Open Access
Identification of novel immune‐relevant drug target genes for Alzheimer's Disease by combining ontology inference with network analysis
Author(s) -
Han ZhiJie,
Xue WeiWei,
Tao Lin,
Zhu Feng
Publication year - 2018
Publication title -
cns neuroscience and therapeutics
Language(s) - English
Resource type - Journals
SCImago Journal Rank - 1.403
H-Index - 69
eISSN - 1755-5949
pISSN - 1755-5930
DOI - 10.1111/cns.13051
Subject(s) - drugbank , computational biology , gene , drug , drug target , drug repositioning , disease , gene ontology , biology , immune system , inference , bioinformatics , genetics , medicine , computer science , gene expression , pharmacology , artificial intelligence , pathology
Abstract Aims Alzheimer's disease (AD) is one of the leading causes of death in elderly people. Its pathogenesis is greatly associated with the abnormality of immune system. However, only a few immune‐relevant AD drug target genes have been discovered up to now, and it is speculated that there are still many potential drug target genes of AD (at least immune‐relevant genes) to be discovered. Thus, this study was designed to identify novel AD drug target genes and explore their biological properties. Methods A combinatorial approach was adopted for the first time to discover AD drug targets by collectively considering ontology inference and network analysis. Moreover, a novel strategy limiting the distance of reasoning and in turn reducing noise interference was further proposed to improve inference performance. Potential AD drug target genes were discovered by integrating information of multiple popular databases (TTD, DrugBank, PharmGKB, AlzGene, and BioGRID).
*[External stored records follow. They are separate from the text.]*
<file path="src/rtl/rooth_dmem_arbiter.sv">
// rooth_dmem_arbiter: two-master arbiter/sequencer for the rooth_soc data_mem port.
// M0 = core LSU, M1 = debug/loader. One slave access at a time:
// IDLE -> ISSUE (s_en, gnt) -> WAIT (RD_LAT cycles) -> RESP (rvalid) -> IDLE.
// Ports: clk, rst_n (async, active low); mN_req/we/addr/wdata/wstrb in,
// mN_gnt/rvalid/rdata out (N=0,1); s_en/we/addr/wdata/wstrb out, s_rdata in.
// Option: ROOTH_DMEM_ARB_RR_EN selects round-robin, else fixed M0 priority.
module rooth_dmem_arbiter #(
   parameter int AW     = 32,
   parameter int DW     = 32,
   parameter int RD_LAT = 1
) (
   input  logic            clk,
   input  logic            rst_n,
   input  logic            m0_req,
   input  logic            m0_we,
   input  logic [AW-1:0]   m0_addr,
   input  logic [DW-1:0]   m0_wdata,
   input  logic [DW/8-1:0] m0_wstrb,
   output logic            m0_gnt,
   output logic            m0_rvalid,
   output logic [DW-1:0]   m0_rdata,
   input  logic            m1_req,
   input  logic            m1_we,
   input  logic [AW-1:0]   m1_addr,
   input  logic [DW-1:0]   m1_wdata,
   input  logic [DW/8-1:0] m1_wstrb,
   output logic            m1_gnt,
   output logic            m1_rvalid,
   output logic [DW-1:0]   m1_rdata,
   output logic            s_en,
   output logic            s_we,
   output logic [AW-1:0]   s_addr,
   output logic [DW-1:0]   s_wdata,
   output logic [DW/8-1:0] s_wstrb,
   input  logic [DW-1:0]   s_rdata
);

   localparam logic [1:0] S_IDLE  = 2'd0;
   localparam logic [1:0] S_ISSUE = 2'd1;
   localparam logic [1:0] S_WAIT  = 2'd2;
   localparam logic [1:0] S_RESP  = 2'd3;

   localparam logic [2:0] CNT_INIT = 3'(RD_LAT - 1);

   logic [1:0]      state_q, state_d;
   logic [2:0]      cnt_q, cnt_d;
   logic            owner_q;
   logic            we_q;
   logic [AW-1:0]   addr_q;
   logic [DW-1:0]   wdata_q;
   logic [DW/8-1:0] wstrb_q;
   logic [DW-1:0]   rdata_q;
   logic            win;
   logic            any_req;
   logic            issue;
   logic            resp;

   assign any_req = m0_req | m1_req;

`ifdef ROOTH_DMEM_ARB_RR_EN
   // prio_q names the master that wins a tie; it flips away from each grantee.
   logic prio_q;
   assign win = m1_req & (~m0_req | prio_q);

   always_ff @(posedge clk or negedge rst_n) begin
      if (!rst_n) begin
         prio_q <= 1'b0;
      end else if (state_q == S_ISSUE) begin
         prio_q <= ~owner_q;
      end
   end
`else
   assign win = m1_req & ~m0_req;
`endif

   always_comb begin
      state_d = state_q;
      cnt_d   = cnt_q;
      case (state_q)
         S_IDLE: begin
            if (any_req) state_d = S_ISSUE;
         end
         S_ISSUE: begin
            cnt_d   = CNT_INIT;
            state_d = S_WAIT;
         end
         S_WAIT: begin
            if (cnt_q == 3'd0) state_d = S_RESP;
            else cnt_d = cnt_q - 3'd1;
         end
         default: state_d = S_IDLE;
      endcase
   end

   always_ff @(posedge clk or negedge rst_n) begin
      if (!rst_n) begin
         state_q <= S_IDLE;
         cnt_q   <= 3'd0;
         owner_q <= 1'b0;
         we_q    <= 1'b0;
         addr_q  <= '0;
         wdata_q <= '0;
         wstrb_q <= '0;
         rdata_q <= '0;
      end else begin
         state_q <= state_d;
         cnt_q   <= cnt_d;
         if (state_q == S_IDLE && any_req) begin
            owner_q <= win;
            we_q    <= win ? m1_we    : m0_we;
            addr_q  <= win ? m1_addr  : m0_addr;
            wdata_q <= win ? m1_wdata : m0_wdata;
            wstrb_q <= win ? m1_wstrb : m0_wstrb;
         end
         // Writes report zero data with their completion pulse.
         if (state_q == S_WAIT && cnt_q == 3'd0) begin
            rdata_q <= we_q ? '0 : s_rdata;
         end
      end
   end

   assign issue = (state_q == S_ISSUE);
   assign resp  = (state_q == S_RESP);

   assign m0_gnt    = issue & ~owner_q;
   assign m1_gnt    = issue &  owner_q;
   assign m0_rvalid = resp  & ~owner_q;
   assign m1_rvalid = resp  &  owner_q;
   assign m0_rdata  = m0_rvalid ? rdata_q : '0;
   assign m1_rdata  = m1_rvalid ? rdata_q : '0;

   assign s_en    = issue;
   assign s_we    = we_q;
   assign s_addr  = addr_q;
   assign s_wdata = wdata_q;
   assign s_wstrb = wstrb_q;

endmodule
</file>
Then, the enrichment analyses of the identified drug targets genes based on nine well‐known pathway‐related databases were conducted to explore the function of the identified potential drug target genes. Results Eighteen potential drug target genes were finally identified, and 13 of them had been reported to be closely associated with AD. Enrichment analyses of these identified drug target genes, based on nine pathway‐related databases, revealed that the enriched terms were primarily focus on immune‐relevant biological processes. Four of those identified drug target genes are involved in the classical complement pathway and process of antigen presenting. Conclusion The well‐reproducible results showed the good performance of the combinatorial approach, and the remaining five new targets could be a good starting point for our understanding of the pathogenesis and drug discovery of AD. Moreover, this study supported validity of the combinatorial approach integrating ontology inference with network analysis in the discovery of novel drug target for neurological diseases.